Aruvqan aruvqan at gmail.com
Fri Apr 22 09:26:42 PDT 2016


I really like Ivan Day, though he tends to ramble between lots of eras - 
http://foodhistorjottings.blogspot.com/
Cooking The Books is an abandoned blog, but had some really interesting 
stuff - http://tudorcook.blogspot.co.uk/
The Cold Table is also interesting - http://cathyshistoricfood.blogspot.com/
Medieval Cookery has some more interesting stuff - 
http://medievalcookery.blogspot.com/
Culina Historica is a German based blogger - 
http://culina-historica.blogspot.com/

On 4/22/2016 11:50 AM, Joel Lord wrote:
> So I'm heading up the feast for The Feast of St.

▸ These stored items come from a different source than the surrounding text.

`src/rtl/ctrl_sequencer_pkg.sv`:
```
// rtl/ctrl_sequencer_pkg.sv - shared constants and control-word type for the T-state sequencer
package ctrl_sequencer_pkg;

    localparam int CTRL_DW    = 8;
    localparam int CTRL_NSTEP = 5;

    // Opcodes carried in IR[DW-1:DW-4]
    localparam logic [3:0] OP_NOP = 4'd0;
    localparam logic [3:0] OP_LDA = 4'd1;
    localparam logic [3:0] OP_ADD = 4'd2;
    localparam logic [3:0] OP_SUB = 4'd3;
    localparam logic [3:0] OP_STA = 4'd4;
    localparam logic [3:0] OP_LDI = 4'd5;
    localparam logic [3:0] OP_JMP = 4'd6;
    localparam logic [3:0] OP_JZ  = 4'd7;
    localparam logic [3:0] OP_OUT = 4'd14;
    localparam logic [3:0] OP_HLT = 4'd15;

    // Bus source select encodings
    localparam logic [2:0] BUS_NONE = 3'd0;
    localparam logic [2:0] BUS_PC   = 3'd1;
    localparam logic [2:0] BUS_MEM  = 3'd2;
    localparam logic [2:0] BUS_IR   = 3'd3;
    localparam logic [2:0] BUS_ALU  = 3'd4;
    localparam logic [2:0] BUS_A    = 3'd5;

    // T-states
    localparam logic [2:0] T0 = 3'd0;
    localparam logic [2:0] T1 = 3'd1;
    localparam logic [2:0] T2 = 3'd2;
    localparam logic [2:0] T3 = 3'd3;
    localparam logic [2:0] T4 = 3'd4;

    // One microcode word: everything the decoder produces for a single T-state.
    // done ends the instruction at the next edge; halt latches the halted flag.
    typedef struct packed {
        logic [2:0] bus_sel;
        logic       mar_ld;
        logic       ir_ld;
        logic       a_ld;
        logic       b_ld;
        logic       out_ld;
        logic       mem_we;
        logic       pc_inc;
        logic       pc_ld;
        logic       alu_sub;
        logic       done;
        logic       halt;
    } ctrl_t;

    localparam ctrl_t CTRL_IDLE = '0;

endpackage

```
`src/rtl/ctrl_decode.sv`:
```
// rtl/ctrl_decode.sv - combinational microcode decode of (opcode, step, zero)
module ctrl_decode
    import ctrl_sequencer_pkg::*;
(
    input  logic [3:0] opcode,
    input  logic [2:0] step,
    input  logic       zero,
    output ctrl_t      ctrl
);

    // Fetch is opcode independent; execute words per opcode, unlisted slots idle and done
    always_comb begin
        ctrl = CTRL_IDLE;
        case (step)
            T0: begin
                ctrl.bus_sel = BUS_PC;
                ctrl.mar_ld  = 1'b1;
            end
            T1: begin
                ctrl.bus_sel = BUS_MEM;
                ctrl.ir_ld   = 1'b1;
                ctrl.pc_inc  = 1'b1;
            end
            T2: begin
                case (opcode)
                    OP_LDA, OP_ADD, OP_SUB, OP_STA: begin
                        ctrl.bus_sel = BUS_IR;
                        ctrl.mar_ld  = 1'b1;
                    end
                    OP_LDI: begin
                        ctrl.bus_sel = BUS_IR;
                        ctrl.a_ld    = 1'b1;
                        ctrl.done    = 1'b1;
                    end
                    OP_JMP: begin
                        ctrl.bus_sel = BUS_IR;
                        ctrl.pc_ld   = 1'b1;
                        ctrl.done    = 1'b1;
                    end
                    OP_JZ: begin
                        // Bus still carries the operand; only the load is conditional
                        ctrl.bus_sel = BUS_IR;
                        ctrl.pc_ld   = zero;
                        ctrl.done    = 1'b1;
                    end
                    OP_OUT: begin
                        ctrl.bus_sel = BUS_A;
                        ctrl.out_ld  = 1'b1;
                        ctrl.done    = 1'b1;
                    end
                    OP_HLT: begin
                        ctrl.halt = 1'b1;
                        ctrl.done = 1'b1;
                    end
                    default: begin
                        // NOP and the undefined opcodes 8..13
                        ctrl.done = 1'b1;
                    end
                endcase
            end
            T3: begin
                case (opcode)
                    OP_LDA: begin
                        ctrl.bus_sel = BUS_MEM;
                        ctrl.a_ld    = 1'b1;
                        ctrl.done    = 1'b1;
                    end
                    OP_ADD, OP_SUB: begin
                        ctrl.bus_sel = BUS_MEM;
                        ctrl.b_ld    = 1'b1;
                        ctrl.alu_sub = (opcode == OP_SUB);
                    end
                    OP_STA: begin
                        ctrl.bus_sel = BUS_A;
                        ctrl.mem_we  = 1'b1;
                        ctrl.done    = 1'b1;
                    end
                    default: begin
                        ctrl.done = 1'b1;
                    end
                endcase
            end
            T4: begin
                if (opcode == OP_ADD || opcode == OP_SUB) begin
                    ctrl.bus_sel = BUS_ALU;
                    ctrl.a_ld    = 1'b1;
                    ctrl.alu_sub = (opcode == OP_SUB);
                end
                ctrl.done = 1'b1;
            end
            default: begin
                ctrl.done = 1'b1;
            end
        endcase
    end

endmodule

```
`src/rtl/ctrl_sequencer.sv`:
```
// rtl/ctrl_sequencer.sv - T-state control sequencer top: step/halted state, run and halt gating
module ctrl_sequencer
    import ctrl_sequencer_pkg::*;
#(
    parameter int DW    = CTRL_DW,
    parameter int NSTEP = CTRL_NSTEP
) (
    input  logic          clk,
    input  logic          rst,
    input  logic          run,
    input  logic [DW-1:0] ir,
    input  logic          zero,
    output logic [2:0]    bus_sel,
    output logic          mar_ld,
    output logic          ir_ld,
    output logic          a_ld,
    output logic          b_ld,
    output logic          out_ld,
    output logic          mem_we,
    output logic          pc_inc,
    output logic          pc_ld,
    output logic          alu_sub,
    output logic          halted,
    output logic [2:0]    step
);

    logic [2:0] step_q;
    logic [2:0] step_d;
    logic       halted_q;
    logic       halted_d;
    logic       idle;
    ctrl_t      dec;

    // Operand bits are routed to the datapath over the bus, not decoded here
    logic unused_operand;
    assign unused_operand = ^ir[DW-5:0];

    ctrl_decode u_decode (
        .opcode (ir[DW-1:DW-4]),
        .step   (step_q),
        .zero   (zero),
        .ctrl   (dec)
    );

    // Next step and halted flag; run only matters while waiting at T0
    always_comb begin
        step_d   = step_q;
        halted_d = halted_q;
        if (halted_q) begin
            step_d = T0;
        end else if (step_q == T0 && !run) begin
            step_d = T0;
        end else begin
            if (dec.done || step_q >= 3'(NSTEP - 1)) begin
                step_d = T0;
            end else begin
                step_d = step_q + 3'd1;
            end
            if (dec.halt) begin
                halted_d = 1'b1;
            end
        end
    end

    // Quiet every output during reset, after halt, and while stalled at T0
    always_comb begin
        idle = rst || halted_q || (step_q == T0 && !run);
    end

    assign bus_sel = idle ? BUS_NONE : dec.bus_sel;
    assign mar_ld  = dec.mar_ld  & ~idle;
    assign ir_ld   = dec.ir_ld   & ~idle;
    assign a_ld    = dec.a_ld    & ~idle;
    assign b_ld    = dec.b_ld    & ~idle;
    assign out_ld  = dec.out_ld  & ~idle;
    assign mem_we  = dec.mem_we  & ~idle;
    assign pc_inc  = dec.pc_inc  & ~idle;
    assign pc_ld   = dec.pc_ld   & ~idle;
    assign alu_sub = dec.alu_sub & ~idle;
    assign halted  = halted_q;
    assign step    = step_q;

    // State registers with asynchronous abort on reset
    always_ff @(posedge clk or posedge rst) begin
        if (rst) begin
            step_q   <= T0;
            halted_q <= 1'b0;
        end else begin
            step_q   <= step_d;
            halted_q <= halted_d;
        end
    end

endmodule
```
`config.mk`:
```
export PLATFORM = sky130hd
export DESIGN_NAME = ctrl_sequencer
export DESIGN_NICKNAME = d
export VERILOG_FILES = /design/src/rtl/ctrl_sequencer_pkg.sv /design/src/rtl/ctrl_decode.sv /design/src/rtl/ctrl_sequencer.sv
export SDC_FILE = /design/constraint.sdc
export NUM_CORES = 1
export LEC_CHECK = 0
export CORE_MARGIN = 5
export CORE_UTILIZATION = 42
export CTS_CLUSTER_DIAMETER = 80
export CTS_CLUSTER_SIZE = 10
export DETAILED_ROUTE_END_ITERATION = 10
export MAX_ROUTING_LAYER = met4
export PLACE_DENSITY = 0.83
export SKIP_LAST_GASP = 1
export SYNTH_ARGS = -nofsm -noshare
export SYNTH_HDL_FRONTEND = slang
export SYNTH_SLANG_ARGS = --single-unit
```
`constraint.sdc`:
```
create_clock -name clk -period 6.5 [get_ports clk]
set_input_delay 1.625 -clock clk [delete_from_list [all_inputs] [get_ports clk]]
set_output_delay 1.625 -clock clk [all_outputs]
set_load 0.005 [all_outputs]
```
==> run summary <==
crit path launch type -> input port
DIE AREA -> 0.00217 sq mm
Post-CTS Setup Bufs -> 0
Ports -> 28
Max-Cap Viols -> 0
vias per cell -> 5.72
Buf+Inv Stages, Crit Path -> 2
Reg clk slew, reported paths -> 0.03 ns
maximum number of pins on one net before global-route repair -> 13
RSZ-0062 raised after global routing -> no
Total GRT Usage -> 16.9%
cell family with most CP delay -> buffers and inverters
Post-Route WL -> 1460 um
Switching Fraction -> 23.5%
fin crit share -> 81.4%
WP data required -> 4.88 ns
worst hold endpoint -> step[0]$_DFF_PP0_
outcome -> complete, no violations
Pleak -> 0.272 nW
min-delay worst type -> register to register
crit end category -> output pin
Yosys reg bits -> 4
Syn Nets -> 81
Syn Inst Count -> 64
Top cell by count, worst path -> clkdlybuf4s50_1
design area -> 805 sq um
Yosys warning count -> 0
placed cell area -> 782 sq um
wire length of the first global-routing pass -> 2500 um
critical path's slowest cell -> clkdlybuf4s50_1
share of the yosys chip area belonging to registers -> 17.9%
diode count -> 0
R2R Path End -> step[1]$_DFF_PP0_
antenna-violating nets left -> 0
Worst Reg2Reg Path Length in Cells -> 4
Pwr Density -> 83.1 mW/mm^2
Most used DFF post-synth -> dfrtp_1
die width -> 46.5 um
TritonCTS buffer count -> 3
Pins Over Slew Limit -> 0
grt ovf -> 0
synth unique cells -> 33
DRC Markers -> 0
DRT Pass-1 Iters -> 4
worst hold margin -> 0.539 ns
CTS root buf -> clkbuf_4
Clock Sink Count -> 4
TritonCTS clock tree -> built
PnR worst setup slack -> 1.21 ns
Setup Crit Path Kind -> input port to output pin
clk buf depth -> 2
Core Region -> 0.00128 sq mm
Gate power share -> 16.8%
H-tree lvl count -> 1
dpl cells -> 97
Avg Inst Size Synth -> 8.76 sq um
Hold Path Depth -> 1
Psw -> 15.7 uW
Placer Congestion -> 0.795
initial antenna violation count -> 0
Place WS -> 1.22 ns
fraction of registers with async set/reset -> 100%
via count -> 572
share of layout cells above drive strength 1 -> 12.9%
Sum Neg Setup Slack -> 0 ns
PortBufs -> 23
effective utilization at floorplan -> 43.6%
Slew headroom -> 70.5%
Period minus WS final -> 5.29 ns
vias in the first global route -> 600
flop2flop setup slack -> 4.77 ns
most common cell after layout, fill and taps aside -> clkdlybuf4s50_1
clock latency on the worst-skew pair -> 0.23 ns
die height -> 46.5 um
Max Freq -> 0.189 GHz
CP peak stage delay -> 0.63 ns
CTS Hold Bufs -> 0
CP arrival -> 3.67 ns
wire per inst -> 14.6 um
Area growth, synth to finish -> 43.5%
largest fanout on the critical path -> 8
final non-filler cell total -> 100
Post-synth EDFFs -> 0
DR iter-0 viols -> 7
final setup fails -> 0
Clock Skew -> 0.00267 ns
Net count, final -> 104
CP cell instances -> clkdlybuf4s50_1 > or3b_2 > o32ai_1 > o31a_1 > clkdlybuf4s50_1
Internal -> 51.2 uW
sequential share of power -> 37.5%
worst slew pin tran -> 0.431 ns
cts repair resizes -> 0
worst vdd ir -> 0.0000656 V
HPWL after DPL -> 1160 um
hold_sp -> step[0]$_DFF_PP0_
clock share of power -> 45.8%
final hold vios -> 0
worst r2r src -> step[2]$_DFF_PP0_
synthesized area -> 561 sq um
commonest cells after routing, fill and taps aside -> clkdlybuf4s50_1, inv_1, nor3_1, ha_1
FP Rows -> 13
-- worst max path at each step --
stage,from,end,slack [ns],cells after the start
after global placement,ir[6],bus_sel[2],1.27,5
after detailed placement,ir[6],bus_sel[0],1.22,5
after floorplan,rst,pc_inc,2.28,4
after CTS,ir[6],bus_sel[0],1.21,5
after global routing,ir[6],bus_sel[0],1.11,5
final,ir[6],bus_sel[0],1.21,5
-- cell type report --
cell class | count | area [sq um]
repair buffers | 23 | 230
well taps | 15 | 18.8
multi-input cells | 48 | 407
inverters | 7 | 26.3
clock buffers | 3 | 22.5
flip-flops and latches | 4 | 100
fillers | 112 | 480
-- cell usage after synthesis, types with 2 or more instances --
master / count / share of area [%]
nand2b_1: 2 / 2.2
nor3b_1: 2 / 2.7
buf_4: 2 / 2.7
nand2_1: 2 / 1.3
inv_1: 7 / 4.7
ha_1: 5 / 11
nor4_1: 4 / 4.5
nor4_2: 2 / 4.5
nor3_1: 5 / 4.5
o21a_1: 2 / 2.7
o31a_1: 4 / 6.2
clkbuf_1: 2 / 1.3
a21oi_1: 2 / 1.8
dfrtp_1: 4 / 18
-- power by group through the flow --
| stage | Combinational (mW) | Clock (mW) | Sequential, mW |
|---|---|---|---|
| global placement | 0.0109 | 0 | 0.0254 |
| finish | 0.0112 | 0.0306 | 0.0250 |
| global route | 0.0122 | 0.0327 | 0.0250 |
| detailed placement | 0.0110 | 0 | 0.0254 |
| floorplan | 0.00450 | 0 | 0.0254 |
| CTS | 0.0111 | 0.0324 | 0.0250 |
-- sequential cells by signal, indices dropped and copies added, names as in the netlist --
signal / flops
halted: 1
step: 3
-- worst reg2reg max path, stage by stage (launching register included) --
cell and delay, ns:
dfrtp_1 0.59, inv_1 0.15, ha_1 0.32, a211o_4 0.38, nor4b_4 0.20
-- per-stage QoR --
stage	util (%)	total power [mW]
2_1_floorplan	-	0.0299
3_3_place_gp	60.9	0.0362
3_5_place_dp	60.9	0.0364
4_1_cts	62.6	0.0686
5_1_grt	62.6	0.0699
6_report	62.6	0.0669
-- metal layers --
| metal | up-vias | track usage, % | share of wire, % | wire length [um] |
|---|---|---|---|---|
| met5 | - | - | 0 | 0 |
| met4 | 0 | 10.8 | 1.8 | 27 |
| met3 | 4 | 1.56 | 7.2 | 105 |
| met2 | 27 | 27.5 | 46 | 680 |
| met1 | 251 | 19.5 | 44 | 651 |
| li1 | 290 | - | - | - |
-- cell families (layout without fill, tap and decap cells) --
group           after synthesis  count (layout)  synth area share, %
flops                         4               4                 17.9
compound gates               16              16                 25.4
fa+ha+maj                     5               5                 11.2
simple gates                 27              27                 35.9
buf+inv                      12              33                 9.60
Power figures use the tool's default switching activity.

Nicholas in Queen 
> Elizabeth's Court next December, and I'm finding one critical piece of 
> information awfully hard to track down.  How would the feast itself 
> have been constructed?  I can find all sorts of sources for what they 
> were eating, decorations, characteristics, all sorts of things.  But 
> the over-arching flow of the feast, not so much.
>
> The day is intended to be a completely immersed day of celebration in 
> 1560, which is to say food and entertainments.  My hangup is that I 
> can't figure out if I'm currently planning far too few dishes or far 
> too many, or if I'm trying to stick sallat in the wrong place...  I've 
> spent far more time digging in to either earlier England, or even 
> moreso elsewhere in Europe.
>
> Any good sources anyone can recommend?